Quote from: "Crosley"Lookin for body work tools.

Primarily  sanding boards that are flexable/adjustable for flexablity.

The flexable  long boards etc.  I've seen them with metal rod inserts to stiffen the board

What is the current hi-tech DA paper & pads to use?  I have stuff from the old days where the paper had sticky on the back , I also have some pads and paper with velcro type material

I use one long board with stick on 36/40 grit to rough to shape and another long board (both of these are the yellow plastic ones) with 80 grit to sand for the first coat of high build.  I also have two of those med length boards with the clips on the end that I hate.  A couple hard blocks and a bunch of different dia. hose.

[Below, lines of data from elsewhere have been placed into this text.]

### src/verilog/queue_cfg_pkg.sv
/*
 * Queue configuration defaults
 * Data width and FIFO depths used as parameter defaults by the
 * command queue modules; the top level may override them
 */

package queue_cfg_pkg;

    // Operand and result width
    localparam int DATA_W    = 32;

    // Command FIFO depth, holds CMD_DEPTH-1 commands
    localparam int CMD_DEPTH = 8;

    // Result FIFO depth, kept smaller than the command side
    // so that back-pressure from the host reaches the command FIFO
    localparam int RES_DEPTH = 4;

endpackage : queue_cfg_pkg

### src/verilog/op_pkg.sv
/*
 * Operation definitions
 * Opcode encoding, execute unit states and the width of the
 * opcode field in a command word
 */

package op_pkg;

    // Opcode field width, top bits of a command word
    localparam int OP_W = 2;

    // Arithmetic opcodes
    typedef enum logic [OP_W-1:0] {
        OP_ADD = 2'b00,  // a + b, wraps at data width
        OP_SUB = 2'b01,  // a - b, wraps at data width
        OP_AND = 2'b10,  // Bitwise and
        OP_XOR = 2'b11   // Bitwise xor
    } op_e;

    // Execute unit states
    typedef enum logic {
        EX_IDLE  = 1'b0,  // May issue a pop to the command FIFO
        EX_FETCH = 1'b1   // Command read data valid, push result
    } exec_state_e;

    // Command word layout from top bit down:
    //   opcode [OP_W], operand a [DATA_W], operand b [DATA_W]
    // Total width is OP_W + 2*DATA_W, derived locally in each module

endpackage : op_pkg

### src/verilog/fifo_1r1w.sv
/*
 * Single read / single write FIFO
 * Circular buffer with registered read data, one cycle after a pop,
 * held while pop stays low; one slot is kept free to tell full from empty
 */

`timescale 1ns/1ps

module fifo_1r1w #(
    parameter int DWIDTH = 32,  // Entry width
    parameter int DEPTH  = 8    // Slots, DEPTH-1 usable
) (
    input  logic              i_clk,
    input  logic              i_rst_n,  // Sync, active low

    // Write side
    input  logic              i_push,   // Write at the clock edge
    output logic              o_full,
    input  logic [DWIDTH-1:0] i_wdata,

    // Read side
    input  logic              i_pop,    // Data appears next cycle
    output logic              o_empty,
    output logic [DWIDTH-1:0] o_rdata
);

    // Index width, at least one bit even for a single slot
    localparam int AWIDTH = (DEPTH > 1) ? $clog2(DEPTH) : 1;

    // Last valid index, wrap point for both indices
    localparam logic [AWIDTH-1:0] LAST_IDX = AWIDTH'(DEPTH - 1);

    // One bit wider so DEPTH itself fits for the range check
    localparam logic [AWIDTH:0]   IDX_LIMIT = (AWIDTH + 1)'(DEPTH);

    logic [DWIDTH-1:0] mem [DEPTH];  // Storage, no reset needed

    logic [AWIDTH-1:0] wr_idx;       // Next slot to write
    logic [AWIDTH-1:0] rd_idx;       // Next slot to read
    logic [AWIDTH-1:0] wr_idx_nxt;
    logic [AWIDTH-1:0] rd_idx_nxt;

    // Increment with wrap at an arbitrary depth
    always_comb begin
        wr_idx_nxt = (wr_idx == LAST_IDX) ? '0 : wr_idx + 1'b1;
        rd_idx_nxt = (rd_idx == LAST_IDX) ? '0 : rd_idx + 1'b1;
    end

    // Full when one more push would collide with the read index
    assign o_full  = (wr_idx_nxt == rd_idx);
    assign o_empty = (wr_idx == rd_idx);     // Indices equal, nothing stored

    // Index registers
    always_ff @(posedge i_clk) begin
        if (!i_rst_n) begin
            wr_idx <= '0;
            rd_idx <= '0;
        end else begin
            if (i_push) begin
                wr_idx <= wr_idx_nxt;
            end
            if (i_pop) begin
                rd_idx <= rd_idx_nxt;
            end
        end
    end

    // Memory write and registered read
    // Kept apart from the index logic so it can map to block RAM
    always_ff @(posedge i_clk) begin
        if (i_push) begin
            mem[wr_idx] <= i_wdata;
        end
        if (i_pop) begin
            o_rdata <= mem[rd_idx];  // Holds while pop is low
        end
    end

    // Host side must respect the flags
    a_no_push_full: assert property (
        @(posedge i_clk) disable iff (!i_rst_n)
        !(i_push && o_full)
    ) else $error("fifo_1r1w: push while full");

    a_no_pop_empty: assert property (
        @(posedge i_clk) disable iff (!i_rst_n)
        !(i_pop && o_empty)
    ) else $error("fifo_1r1w: pop while empty");

    // Wrap logic keeps both indices inside the memory
    a_wr_idx_range: assert property (
        @(posedge i_clk) disable iff (!i_rst_n)
        {1'b0, wr_idx} < IDX_LIMIT
    ) else $error("fifo_1r1w: write index out of range");

    a_rd_idx_range: assert property (
        @(posedge i_clk) disable iff (!i_rst_n)
        {1'b0, rd_idx} < IDX_LIMIT
    ) else $error("fifo_1r1w: read index out of range");

endmodule : fifo_1r1w

### src/verilog/op_exec.sv
/*
 * Execute unit
 * Pops one command at a time from the command FIFO, decodes the
 * opcode and operands and pushes one result into the result FIFO;
 * two cycles per command, only one command in flight
 */

`timescale 1ns/1ps

module op_exec #(
    parameter int DATA_W = queue_cfg_pkg::DATA_W  // Operand and result width
) (
    input  logic                                 i_clk,
    input  logic                                 i_rst_n,

    // Command FIFO read side
    input  logic                                 i_cmd_empty,
    output logic                                 o_cmd_pop,
    input  logic [op_pkg::OP_W + 2*DATA_W - 1:0] i_cmd_word,  // Valid in EX_FETCH

    // Result FIFO write side
    input  logic                                 i_res_full,
    output logic                                 o_res_push,
    output logic [DATA_W-1:0]                    o_res_data
);

    import op_pkg::*;

    // Command word width and field positions
    localparam int CMD_W = OP_W + 2*DATA_W;

    exec_state_e state;       // Current state
    exec_state_e next_state;

    op_e               op;    // Decoded opcode
    logic [DATA_W-1:0] opnd_a;
    logic [DATA_W-1:0] opnd_b;

    logic [DATA_W-1:0] sum;   // Truncated to DATA_W
    logic [DATA_W-1:0] diff;  // Truncated to DATA_W
    logic [DATA_W-1:0] result;

    // Issue a pop only when a command waits and the result has room
    // One command in flight, so space checked now is still free at push
    assign o_cmd_pop  = (state == EX_IDLE) && !i_cmd_empty && !i_res_full;

    // Read data from the FIFO is valid in EX_FETCH, push it straight on
    assign o_res_push = (state == EX_FETCH);

    // State sequencing
    always_comb begin
        next_state = state;
        case (state)
            EX_IDLE: begin
                if (o_cmd_pop) begin
                    next_state = EX_FETCH;  // Data arrives next cycle
                end
            end
            EX_FETCH: begin
                next_state = EX_IDLE;       // Result pushed this cycle
            end
            default: begin
                next_state = EX_IDLE;
            end
        endcase
    end

    always_ff @(posedge i_clk) begin
        if (!i_rst_n) begin
            state <= EX_IDLE;
        end else begin
            state <= next_state;
        end
    end

    // Unpack the command word, opcode on top
    assign op     = op_e'(i_cmd_word[CMD_W-1 -: OP_W]);
    assign opnd_a = i_cmd_word[2*DATA_W-1 -: DATA_W];
    assign opnd_b = i_cmd_word[DATA_W-1:0];

    // Arithmetic wraps, carry and borrow are dropped
    assign sum  = opnd_a + opnd_b;
    assign diff = opnd_a - opnd_b;

    // Result select
    always_comb begin
        result = sum;
        case (op)
            OP_ADD:  result = sum;
            OP_SUB:  result = diff;
            OP_AND:  result = opnd_a & opnd_b;
            OP_XOR:  result = opnd_a ^ opnd_b;
            default: result = sum;
        endcase
    end

    assign o_res_data = result;

    // Every pop is issued from idle and leads into a fetch cycle
    a_pop_then_fetch: assert property (
        @(posedge i_clk) disable iff (!i_rst_n)
        o_cmd_pop |=> (state == EX_FETCH) && ($past(state) == EX_IDLE)
    ) else $error("op_exec: pop outside EX_IDLE");

    // A push only ever follows the pop that fetched its command
    a_push_after_pop: assert property (
        @(posedge i_clk) disable iff (!i_rst_n)
        o_res_push |-> (state == EX_FETCH) && $past(o_cmd_pop)
    ) else $error("op_exec: push outside EX_FETCH");

    // Room checked at pop time must still be there at push time
    a_no_push_full: assert property (
        @(posedge i_clk) disable iff (!i_rst_n)
        o_res_push |-> !i_res_full
    ) else $error("op_exec: push while result FIFO full");

endmodule : op_exec

### src/verilog/op_queue_top.sv
/*
 * Arithmetic command queue
 * Host commands go through a command FIFO into the execute unit,
 * results come back through a result FIFO with one cycle read latency
 */

`timescale 1ns/1ps

module op_queue_top #(
    parameter int DATA_W    = queue_cfg_pkg::DATA_W,     // Operand width
    parameter int CMD_DEPTH = queue_cfg_pkg::CMD_DEPTH,  // Command FIFO slots
    parameter int RES_DEPTH = queue_cfg_pkg::RES_DEPTH   // Result FIFO slots
) (
    input  logic              i_clk,
    input  logic              i_rst_n,

    // Command port, sampled at the push edge
    input  logic              i_cmd_push,
    input  op_pkg::op_e       i_cmd_op,
    input  logic [DATA_W-1:0] i_cmd_a,
    input  logic [DATA_W-1:0] i_cmd_b,
    output logic              o_cmd_full,  // Host must not push while high

    // Result port, data valid the cycle after a pop
    input  logic              i_res_pop,
    output logic              o_res_empty, // Host must not pop while high
    output logic [DATA_W-1:0] o_res_data
);

    import op_pkg::*;

    localparam int CMD_W = OP_W + 2*DATA_W;  // Opcode, a, b

    logic [CMD_W-1:0]  cmd_wdata;  // Packed host command
    logic [CMD_W-1:0]  cmd_rdata;  // Command at the FIFO output
    logic              cmd_empty;
    logic              cmd_pop;

    logic              res_full;
    logic              res_push;
    logic [DATA_W-1:0] res_wdata;

    // Opcode in the top bits, then operand a, then operand b
    assign cmd_wdata = {i_cmd_op, i_cmd_a, i_cmd_b};

    fifo_1r1w #(
        .DWIDTH (CMD_W),
        .DEPTH  (CMD_DEPTH)
    ) u_cmd_fifo (
        .i_clk   (i_clk),
        .i_rst_n (i_rst_n),
        .i_push  (i_cmd_push),
        .o_full  (o_cmd_full),
        .i_wdata (cmd_wdata),
        .i_pop   (cmd_pop),
        .o_empty (cmd_empty),
        .o_rdata (cmd_rdata)
    );

    op_exec #(
        .DATA_W (DATA_W)
    ) u_exec (
        .i_clk       (i_clk),
        .i_rst_n     (i_rst_n),
        .i_cmd_empty (cmd_empty),
        .o_cmd_pop   (cmd_pop),
        .i_cmd_word  (cmd_rdata),
        .i_res_full  (res_full),
        .o_res_push  (res_push),
        .o_res_data  (res_wdata)
    );

    fifo_1r1w #(
        .DWIDTH (DATA_W),
        .DEPTH  (RES_DEPTH)
    ) u_res_fifo (
        .i_clk   (i_clk),
        .i_rst_n (i_rst_n),
        .i_push  (res_push),
        .o_full  (res_full),
        .i_wdata (res_wdata),
        .i_pop   (i_res_pop),
        .o_empty (o_res_empty),
        .o_rdata (o_res_data)
    );

endmodule : op_queue_top

### config.mk
export PLATFORM = sky130hd
export DESIGN_NAME = op_queue_top
export DESIGN_NICKNAME = d
export VERILOG_FILES = /design/src/verilog/queue_cfg_pkg.sv /design/src/verilog/op_pkg.sv /design/src/verilog/fifo_1r1w.sv /design/src/verilog/op_exec.sv /design/src/verilog/op_queue_top.sv
export SDC_FILE = /design/constraint.sdc
export NUM_CORES = 1
export LEC_CHECK = 0
export ABC_CLOCK_PERIOD_IN_PS = 5350
export BUFFER_PORTS_ARGS = -buffer_cell sky130_fd_sc_hd__buf_2
export CAP_MARGIN = 25
export CORE_MARGIN = 1
export CORE_UTILIZATION = 40
export DETAILED_ROUTE_END_ITERATION = 6
export PLACE_DENSITY = 0.64
export SETUP_SLACK_MARGIN = 0.5
export SLEW_MARGIN = 30
export SYNTH_ARGS = -nofsm -noshare
export SYNTH_HDL_FRONTEND = slang
export SYNTH_SLANG_ARGS = --single-unit
### constraint.sdc
create_clock -name i_clk -period 5.35 [get_ports i_clk]
set_input_delay 0.2675 -clock i_clk [delete_from_list [all_inputs] [get_ports i_clk]]
set_output_delay 0.2675 -clock i_clk [all_outputs]
set_load 0.03 [all_outputs]
# Word level (Yosys, flattened, before mapping)
# Memory sizes are Yosys's and may differ from the RTL's. A register that Yosys moved wholly into a read port is not among the register bits.
# Cells that the tools add are included.
# classes
n_addsub	6
multipliers	0
div	0
n_lt_le_gt_ge	0
eq_ne	11
shifts	0
muxes	11
n_bitwise	3
reduce_logical	5
# op_table
cell	n
32-bit one-hot mux with 4 select lines	1
32-bit adder	1
32-bit bitwise AND	1
32-bit subtractor	1
32-bit XOR	1
2-bit == test (second input constant)	4
3-bit by 1-bit adder with 3-bit output (second input constant)	2
3-bit == test	2
3-bit == test (second input constant)	2
3-bit two-way mux	2
1-bit two-way mux	5
2-bit by 1-bit adder with 2-bit output (second input constant)	2
2-bit == test	2
2-bit two-way mux	2
2-bit by 1-bit == test with 1-bit output (second input constant)	1
1-bit logical AND	2
1-bit zero test	2
2-bit zero test	1
1-bit one-hot mux with 2 select lines	1
1-bit NOT	1
# word_totals
ff_bits	11
latch_bits	0
ramBits	656
mem_bits_ro	0
input_bits	70
word_cells	43
memories	2
# mem_list
name	depth	word_bits	rd	rd_clocked_by_memory_dff	write_ports	line_no	source
u_cmd_fifo.mem	8	66	1	1	1	fifo_1r1w.sv:36	logic [DWIDTH-1:0] mem [DEPTH];
u_res_fifo.mem	4	32	1	1	1	fifo_1r1w.sv:36	

# Depth between registers and ports, before layout
# Gate-level depths: netlist of the first run.
# depth
word_depth	7
mapped_depth	18
mapped_depth_nobuf	17

# By module
# From an unflattened synthesis of the first run, not the netlist that was laid out.
# unflattened
cells_unflattened	1609
hier_area_um2	31632.8
# by_module_without_submodules
mod	n_inst	cells_each	area_each_um2	seq_area_each_um2
fifo_1r1w at u_cmd_fifo	1	879	22216.3	17957.2
fifo_1r1w at u_res_fifo	1	231	5885.6	4884.7
op_exec	1	499	3530.9	20.0

# Least setup slack after synthesis of the first run
# Ideal clock, no wire load.
# synth_path
kind	input-to-reg
startpoint	in i_cmd_push
endpoint	mem u_cmd_fifo.mem[0][0] (netlist bit), enable pin
setup_ns	0.571
arrival_ns	5.111
t_required_ns	4.779
setup_slack_ns	-0.332
cell_stages	3
path_buffers	1
path_cell_list	clkbuf_1 nand2b_1 nor3_1
# synth_via
elab_chain_cells	2
# synth_lines
element	line_no	source
from (decl)	op_queue_top.sv:18	input logic i_cmd_push,
1-bit two-way mux	fifo_1r1w.sv:71	if (i_push) begin
1-bit two-way mux (implied by the code)	fifo_1r1w.sv:72	mem[wr_idx] <= i_wdata;
to (decl)	fifo_1r1w.sv:36	
# No other way between the ends.

# Final worst setup path of the first run
# layout_path
startpoint	reg u_cmd_fifo.o_rdata[0] (read register of u_cmd_fifo.mem)
endpoint	mem u_res_fifo.mem[8][30] (netlist: u_res_fifo.mem[2][30]), data pin
# layout_via
elab_chain_cells	2
elab_cells_between_ends	3
# layout_lines
element	line_no	source
from (decl)	fifo_1r1w.sv:24	output logic [DWIDTH-1:0] o_rdata
32-bit subtractor / 32-bit adder (equally long branches)	op_exec.sv:83, op_exec.sv:82	
32-bit one-hot mux with 4 select lines (*)	op_exec.sv:88	case (op)
net res_wdata[30]	op_queue_top.sv:41	logic [DATA_W-1:0] res_wdata;
to (decl)	fifo_1r1w.sv:36	
# The timed path passes the listed nets; every way through them passes the cells marked *.

==> results of run 1 <==
flip-flops by register name (all words and copies together) (netlist names), 2 cells and up:
signal	flops
u_res_fifo.wr_idx	2
u_res_fifo.o_rdata	32
u_res_fifo.rd_idx	2
u_cmd_fifo.wr_idx	3
u_cmd_fifo.rd_idx	3
u_cmd_fifo.o_rdata	66
u_cmd_fifo.mem	528
u_res_fifo.mem	128
routing by layer:
layer,up-vias,global-route usage (%),part of all wire (%)
met1,7976,23.4,45
met3,77,2.78,5.0
li1,6925,-,-
met2,340,26.5,48
met4,6,4.57,1.8
met5,-,0,0.064
cells in the final DEF (no fill, tap or decap), types with 4 or more instances in the layout:
master and n:
ha_1 68, mux4_2 164, nand3_1 5, xnor2_1 23
nand2b_1 14, and3_1 6, xor2_1 37, nor2_4 6
or3_1 7, a221oi_2 4, dlygate4sd3_1 67, clkbuf_1 14
nor2_1 46, o21ai_1 8, o211ai_1 8, clkinv_2 10
o21bai_1 5, inv_1 14, edfxtp_1 754, buf_12 7
o31ai_1 6, a21o_1 15, mux2_2 74, and2_1 5
bufinv_16 6, clkinv_1 21, a21oi_1 50, buf_4 37
nand2_1 36, dfxtp_1 7, buf_2 103, nor4_1 5
nor2b_1 9, ha_4 4, clkbuf_16 81, a211oi_1 5
mux2i_1 28, o21ai_0 20
through the flow:
step	util [%]	instances	hold slack, ns
global placement	42.9	2677	0.527
floorplan	-	1573	0.366
CTS	47.2	2893	0.0382
detailed placement	42.9	2677	0.540
finish	47.4	2905	0.0711
global route	47.4	2905	0.0860
power breakdown:
group | leakage [nW] | internal, W | switching (W)
clock network | 1.22 | 0.00308 | 0.00224
registers | 6.98 | 0.00788 | 0.000475
logic | 3.87 | 0.00305 | 0.00387
cells by family after synthesis:
logic type	count (synthesis)	share of synthesized area [%]
buffers and inverters	85	1.02
and+or+nand+nor	170	2.79
muxes	266	15.4
AOI/OAI and AO/OA	152	3.14
adders and majority gates	74	2.98
xor gates and xnor gates	61	1.71
DFF	765	73.0
repair_timing:
item	4_1_cts	5_1_grt
pin swaps	3	12
buffers inserted	7	8
resized for setup	15	30
endpoints found under the hold margin	531	0
hold buffers	67	0
endpoints found under the setup margin	32	56
how the worst max path moves through the flow:
stage                           from                     to  slack, ns  cells after the start
2_1_floorplan  u_cmd_fifo.o_rdata[0]  u_res_fifo.mem[0][30]       0.57                     17
3_3_place_gp   u_cmd_fifo.o_rdata[0]  u_res_fifo.mem[0][30]       0.27                     17
3_5_place_dp   u_cmd_fifo.o_rdata[1]  u_res_fifo.mem[2][30]       0.18                     17
4_1_cts        u_cmd_fifo.o_rdata[0]  u_res_fifo.mem[0][28]       0.48                     17
5_1_grt        u_cmd_fifo.o_rdata[0]  u_res_fifo.mem[2][30]       0.43                     17
6_report       u_cmd_fifo.o_rdata[0]  u_res_fifo.mem[2][30]       0.57                     17
critical path, cell delays in order (launching register included):
cell,delay [ns]
edfxtp_1,0.42
inv_2,0.10
ha_4,0.14
or4b_4,0.46
or4b_4,0.52
or2_4,0.27
or3_4,0.34
o41ai_2,0.26
xor2_1,0.17
ha_4,0.20
a21o_1,0.17
a21o_1,0.17
a21o_1,0.20
or4_4,0.50
a21oi_4,0.14
nor2_2,0.07
a221o_1,0.33
o311ai_2,0.11
cell type report:
class                   instances  area (um2)  area share [%]
diodes                          3        7.51          0.0204
clock buffers                  95        2080            5.66
clock inverters                47         437            1.19
inverters                      17        63.8           0.174
multi-input cells             723        8360            22.7
flip-flops and latches        765       22900            62.2
well taps                    1040        1300            3.54
repair buffers                215        1630            4.44
==> metrics, run 1 <==
P&R area growth vs syn=17.4%; final wirelength=64.3 mm; R2R depth=17; power per cell area=560 mW/mm2; Initial Utilization=40.4%; Synth cell types=62; max-cap viol count=0; final period utilization=89.4%; ranking of synthesized cells by area=edfxtp_1, mux4_2, ha_1; Setup WS pre-CTS=0.175 ns; worst skew pair latency=0.63 ns; outcome=finished, final reports clean; clk_skew=0.0254 ns; Critical Path RT=5.76 ns; Fin. Hold Viols=0; crit end category=flip-flop; count leader, synth=edfxtp_1; Worst-path clk slew=0.06 ns; synthesized instance count=1,573; initial antenna violation count=8; crit start category=flip-flop; commonest cells in the netlist=edfxtp_1, mux4_2, mux2_2, ha_1, nor2_1; post-route cell area=0.0368 mm2; ys async rst share=0%; HP Start=i_rst_n; Placed Instance Area=0.0333 mm2; Vias=15.3k; Slew HR=35.0%; mapped cell area=0.0313 mm2; leading area contributor after synthesis=edfxtp_1; CTS HTree Levels=3; RSZ-0062 raised after global routing=true; RR Endpoint=u_res_fifo.mem[2][30]; share of the synthesized area in the top cell type=72.3%; setup TNS=0 ns; # fillers=6,446; root buffer cell=clkbuf_16; final worst path period need=4.78 ns; # IOs=104; r2r setup slk=0.57 ns; hold depth=3; clock tree from TritonCTS=yes; CTS Buf Count=79; largest net degree at the start of global routing=139; Critical Path AT=5.19 ns; # setup viols final=0; crit path max fanout=4; Max VDD drop=0.000308 V; hold endpoint=u_cmd_fifo.wr_idx[0]; #FFs+latches synth=765; global-route wire length before repair=97.9 mm; Final #Nets=1,945; vias in the first global route=16.0k; routed vias/inst=5.28; clock sink count=765; Pleak=12.1 nW; Clock Path Buffers=3; Worst Hold Class=input pin to flip-flop; core region area=0.0775 mm2; Slew Limit Fails=0; Starting DRT DRC Count=1,027; maximum clock frequency=209 MHz; GPL Wtd Cong=0.841; Syn Nets=1,717; overflow left after global routing=0; Die H=282 um; Die W=282 um; reg2reg start=u_cmd_fifo.o_rdata[0]; post-DP HPWL=37.3 mm; setup ws final=0.568 ns; Worst Tran Pin Value=0.974 ns; row cnt=102; total track usage=16.5%; drt drc=0; drt wl/cell=22.1 um; die area=0.0794 mm2; layout cells sized above 1=29.1%; Crit Path Class=flip-flop to flip-flop; input/output buffers=103; Post-DRT Antenna Nets=0; Final Power=0.0206 W; total iterations of the first detailed-routing run=5; Post-synth EDFFs=754; Mean Syn Cell Area=19.9 um2; Synth warnings=0; Top FF cell, synth=edfxtp_1; post-synthesis sequential area ratio=73.0%
No activity file was read; power rests on OpenSTA's default activity.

Then I switch to 180 to 220 on those boards.

Finally I go to 400 wrapped on a paint stick and do everything with that before the sealer and top coats.

I find the long boards and other ones work just fine on rounded shapes like the front and rear fenders on my truck.  The trick is to be using a cross-hatch pattern and constanly moving where the pattern is on the compound curve.  Change paper often.

Personally I just don't see the need for those curved boards as you never want to sand alond the curve, but across it and it seems they would hardly ever be at the right curve shape.  I'll probably hear about this from some of you.

I think the bigest trick is to use the 36 or 40 and get things to shape with that.  You want to cut the shape not sand it.  Then sand the 36/40 grit scratches out with the 80 grit and hold the shape.

I haven't used my DA for years.  I can go faster with the boards and get better results.

c ya, Sum



wow you said and do everything my autobody teacher has been teaching us, my by and I , He always used long board not a flexable one and the order of sanding grades of paper is what we learned and for the reason you explained.  Good work Ed ke6bnl

My paint and bodywork and tips.
1948 F3, parts
1950 F1 SteetRod,
1949 F1 V8 flathead stocker
1948 F6 V8 SBC,
1953 Chevy 3100 AD pu future project& 85 s10 longbed for chassis
1972 Chopped El Camino daily driver
1968 Mustang Coupe
1998.5 Dodge 4x4 cummins 4door, 35"bfg,

WZ JUNK

I use a mud hog a lot for roughing in.  It is a large DA type sander used with 36/40 grit paper.

Do what Sumner says for the rest.
WZ JUNK
Chopped 48 Chevy Truck
Former Crew chief #974 1953 Studebaker   
Past Bonneville record holder B/BGCC 249.9 MPH

NudeAutoMall

Anyone got any model numbers or links to that flexable board where you can change the stiffness.